═════ RECORDED DATA

<file path="src/rtl/pgs_pkg.sv">
package pgs_pkg;
  localparam int RAILS   = 2;
  localparam int RAIL_LO = 0;  // 3.3 V rail, always monitored
  localparam int RAIL_HI = 1;  // 5 V rail, ignored in independent mode

  typedef struct packed {
    logic uv;
    logic ov;
  } fault_t;
endpackage

</file>
<file path="src/rtl/pgs_sync_edge.sv">
module pgs_sync_edge #(
  parameter int STAGES = 2
) (
  input  logic clk,
  input  logic rst_n,
  input  logic async_in,
  output logic toggle
);
  logic [STAGES-1:0] chain;
  logic              last;

  always_ff @(posedge clk or negedge rst_n) begin
    if (!rst_n) begin
      chain <= '0;
      last  <= 1'b0;
    end else begin
      chain <= {chain[STAGES-2:0], async_in};
      last  <= chain[STAGES-1];
    end
  end

  assign toggle = chain[STAGES-1] ^ last;
endmodule

</file>
<file path="src/rtl/pgs_arm_timer.sv">
module pgs_arm_timer #(
  parameter int BLANK_TICKS = 6144
) (
  input  logic clk,
  input  logic rst_n,
  input  logic tick,
  input  logic en,
  output logic armed
);
  localparam int CW = $clog2(BLANK_TICKS + 1);
  localparam logic [CW-1:0] LAST = CW'(BLANK_TICKS - 1);

  logic [CW-1:0] cnt;

  always_ff @(posedge clk or negedge rst_n) begin
    if (!rst_n) begin
      cnt   <= '0;
      armed <= 1'b0;
    end else if (!en) begin
      cnt   <= '0;
      armed <= 1'b0;
    end else if (tick && !armed) begin
      if (cnt == LAST) armed <= 1'b1;
      else             cnt   <= cnt + 1'b1;
    end
  end
endmodule

</file>
<file path="src/rtl/pgs_reset_timer.sv">
module pgs_reset_timer #(
  parameter int RST_TICKS = 32000
) (
  input  logic clk,
  input  logic rst_n,
  input  logic tick,
  input  logic good,
  output logic released
);
  localparam int CW = $clog2(RST_TICKS + 1);
  localparam logic [CW-1:0] LAST = CW'(RST_TICKS - 1);

  logic [CW-1:0] cnt;

  always_ff @(posedge clk or negedge rst_n) begin
    if (!rst_n) begin
      cnt      <= '0;
      released <= 1'b0;
    end else if (!good) begin
      cnt      <= '0;
      released <= 1'b0;
    end else if (tick && !released) begin
      if (cnt == LAST) released <= 1'b1;
      else             cnt      <= cnt + 1'b1;
    end
  end
endmodule

</file>
<file path="src/rtl/pgs_fault_latch.sv">
module pgs_fault_latch
  import pgs_pkg::*;
(
  input  logic   clk,
  input  logic   rst_n,
  input  fault_t set_in,
  input  logic   clr,
  output fault_t state
);
  always_ff @(posedge clk or negedge rst_n) begin
    if (!rst_n) begin
      state <= '0;
    end else begin
      state.uv <= set_in.uv | (state.uv & ~clr);
      state.ov <= set_in.ov | (state.ov & ~clr);
    end
  end
endmodule

</file>
<file path="src/rtl/pgood_supervisor.sv">
module pgood_supervisor
  import pgs_pkg::*;
#(
  parameter int RST_TICKS   = 32000,
  parameter int BLANK_TICKS = 6144,
  parameter int SYNC_STAGES = 2
) (
  input  logic             clk,
  input  logic             rst_n,
  input  logic             osc_tick,
  input  logic [RAILS-1:0] rail_en,
  input  logic [RAILS-1:0] rail_ok,
  input  logic [RAILS-1:0] rail_uv,
  input  logic [RAILS-1:0] rail_ov,
  input  logic             indep_mode,
  input  logic             stop_n,
  input  logic             run_req,
  output logic             sys_reset_n,
  output logic             fault_off,
  output logic [RAILS-1:0] lowside_force
);
  logic [RAILS-1:0] armed;
  logic             stop_tgl, run_tgl, clr_pulse;
  logic             mon_good;
  fault_t           fset, fstate;

  for (genvar r = 0; r < RAILS; r++) begin : g_arm
    pgs_arm_timer #(.BLANK_TICKS(BLANK_TICKS)) u_arm (
      .clk(clk), .rst_n(rst_n), .tick(osc_tick),
      .en(rail_en[r]), .armed(armed[r])
    );
  end

  pgs_sync_edge #(.STAGES(SYNC_STAGES)) u_stop_sync (
    .clk(clk), .rst_n(rst_n), .async_in(stop_n), .toggle(stop_tgl)
  );
  pgs_sync_edge #(.STAGES(SYNC_STAGES)) u_run_sync (
    .clk(clk), .rst_n(rst_n), .async_in(run_req), .toggle(run_tgl)
  );
  assign clr_pulse = stop_tgl | run_tgl;

  always_comb begin
    fset.uv = |(armed & rail_uv);
    fset.ov = |rail_ov;
  end

  pgs_fault_latch u_latch (
    .clk(clk), .rst_n(rst_n), .set_in(fset), .clr(clr_pulse), .state(fstate)
  );

  assign mon_good = indep_mode ? rail_ok[RAIL_LO] : (&rail_ok);

  pgs_reset_timer #(.RST_TICKS(RST_TICKS)) u_rst (
    .clk(clk), .rst_n(rst_n), .tick(osc_tick), .good(mon_good),
    .released(sys_reset_n)
  );

  assign fault_off     = fstate.uv;
  assign lowside_force = {RAILS{fstate.uv | fstate.ov}};
endmodule

</file>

══════════

→ **WHAT THE EXERCISE ASKS**: Transcription of the entire listing, word for word, is required.

→ **YOUR RESPONSE**:
<file path="src/rtl/pgs_pkg.sv">
package pgs_pkg;
  localparam int RAILS   = 2;
  localparam int RAIL_LO = 0;  // 3.3 V rail, always monitored
  localparam int RAIL_HI = 1;  // 5 V rail, ignored in independent mode

  typedef struct packed {
    logic uv;
    logic ov;
  } fault_t;
endpackage

</file>
<file path="src/rtl/pgs_sync_edge.sv">
module pgs_sync_edge #(
  parameter int STAGES = 2
) (
  input  logic clk,
  input  logic rst_n,
  input  logic async_in,
  output logic toggle
);
  logic [STAGES-1:0] chain;
  logic              last;

  always_ff @(posedge clk or negedge rst_n) begin
    if (!rst_n) begin
      chain <= '0;
      last  <= 1'b0;
    end else begin
      chain <= {chain[STAGES-2:0], async_in};
      last  <= chain[STAGES-1];
    end
  end

  assign toggle = chain[STAGES-1] ^ last;
endmodule

</file>
<file path="src/rtl/pgs_arm_timer.sv">
module pgs_arm_timer #(
  parameter int BLANK_TICKS = 6144
) (
  input  logic clk,
  input  logic rst_n,
  input  logic tick,
  input  logic en,
  output logic armed
);
  localparam int CW = $clog2(BLANK_TICKS + 1);
  localparam logic [CW-1:0] LAST = CW'(BLANK_TICKS - 1);

  logic [CW-1:0] cnt;

  always_ff @(posedge clk or negedge rst_n) begin
    if (!rst_n) begin
      cnt   <= '0;
      armed <= 1'b0;
    end else if (!en) begin
      cnt   <= '0;
      armed <= 1'b0;
    end else if (tick && !armed) begin
      if (cnt == LAST) armed <= 1'b1;
      else             cnt   <= cnt + 1'b1;
    end
  end
endmodule

</file>
<file path="src/rtl/pgs_reset_timer.sv">
module pgs_reset_timer #(
  parameter int RST_TICKS = 32000
) (
  input  logic clk,
  input  logic rst_n,
  input  logic tick,
  input  logic good,
  output logic released
);
  localparam int CW = $clog2(RST_TICKS + 1);
  localparam logic [CW-1:0] LAST = CW'(RST_TICKS - 1);

  logic [CW-1:0] cnt;

  always_ff @(posedge clk or negedge rst_n) begin
    if (!rst_n) begin
      cnt      <= '0;
      released <= 1'b0;
    end else if (!good) begin
      cnt      <= '0;
      released <= 1'b0;
    end else if (tick && !released) begin
      if (cnt == LAST) released <= 1'b1;
      else             cnt      <= cnt + 1'b1;
    end
  end
endmodule

</file>
<file path="src/rtl/pgs_fault_latch.sv">
module pgs_fault_latch
  import pgs_pkg::*;
(
  input  logic   clk,
  input  logic   rst_n,
  input  fault_t set_in,
  input  logic   clr,
  output fault_t state
);
  always_ff @(posedge clk or negedge rst_n) begin
    if (!rst_n) begin
      state <= '0;
    end else begin
      state.uv <= set_in.uv | (state.uv & ~clr);
      state.ov <= set_in.ov | (state.ov & ~clr);
    end
  end
endmodule

</file>
<file path="src/rtl/pgood_supervisor.sv">
module pgood_supervisor
  import pgs_pkg::*;
#(
  parameter int RST_TICKS   = 32000,
  parameter int BLANK_TICKS = 6144,
  parameter int SYNC_STAGES = 2
) (
  input  logic             clk,
  input  logic             rst_n,
  input  logic             osc_tick,
  input  logic [RAILS-1:0] rail_en,
  input  logic [RAILS-1:0] rail_ok,
  input  logic [RAILS-1:0] rail_uv,
  input  logic [RAILS-1:0] rail_ov,
  input  logic             indep_mode,
  input  logic             stop_n,
  input  logic             run_req,
  output logic             sys_reset_n,
  output logic             fault_off,
  output logic [RAILS-1:0] lowside_force
);
  logic [RAILS-1:0] armed;
  logic             stop_tgl, run_tgl, clr_pulse;
  logic             mon_good;
  fault_t           fset, fstate;

  for (genvar r = 0; r < RAILS; r++) begin : g_arm
    pgs_arm_timer #(.BLANK_TICKS(BLANK_TICKS)) u_arm (
      .clk(clk), .rst_n(rst_n), .tick(osc_tick),
      .en(rail_en[r]), .armed(armed[r])
    );
  end

  pgs_sync_edge #(.STAGES(SYNC_STAGES)) u_stop_sync (
    .clk(clk), .rst_n(rst_n), .async_in(stop_n), .toggle(stop_tgl)
  );
  pgs_sync_edge #(.STAGES(SYNC_STAGES)) u_run_sync (
    .clk(clk), .rst_n(rst_n), .async_in(run_req), .toggle(run_tgl)
  );
  assign clr_pulse = stop_tgl | run_tgl;

  always_comb begin
    fset.uv = |(armed & rail_uv);
    fset.ov = |rail_ov;
  end

  pgs_fault_latch u_latch (
    .clk(clk), .rst_n(rst_n), .set_in(fset), .clr(clr_pulse), .state(fstate)
  );

  assign mon_good = indep_mode ? rail_ok[RAIL_LO] : (&rail_ok);

  pgs_reset_timer #(.RST_TICKS(RST_TICKS)) u_rst (
    .clk(clk), .rst_n(rst_n), .tick(osc_tick), .good(mon_good),
    .released(sys_reset_n)
  );

  assign fault_off     = fstate.uv;
  assign lowside_force = {RAILS{fstate.uv | fstate.ov}};
endmodule

</file>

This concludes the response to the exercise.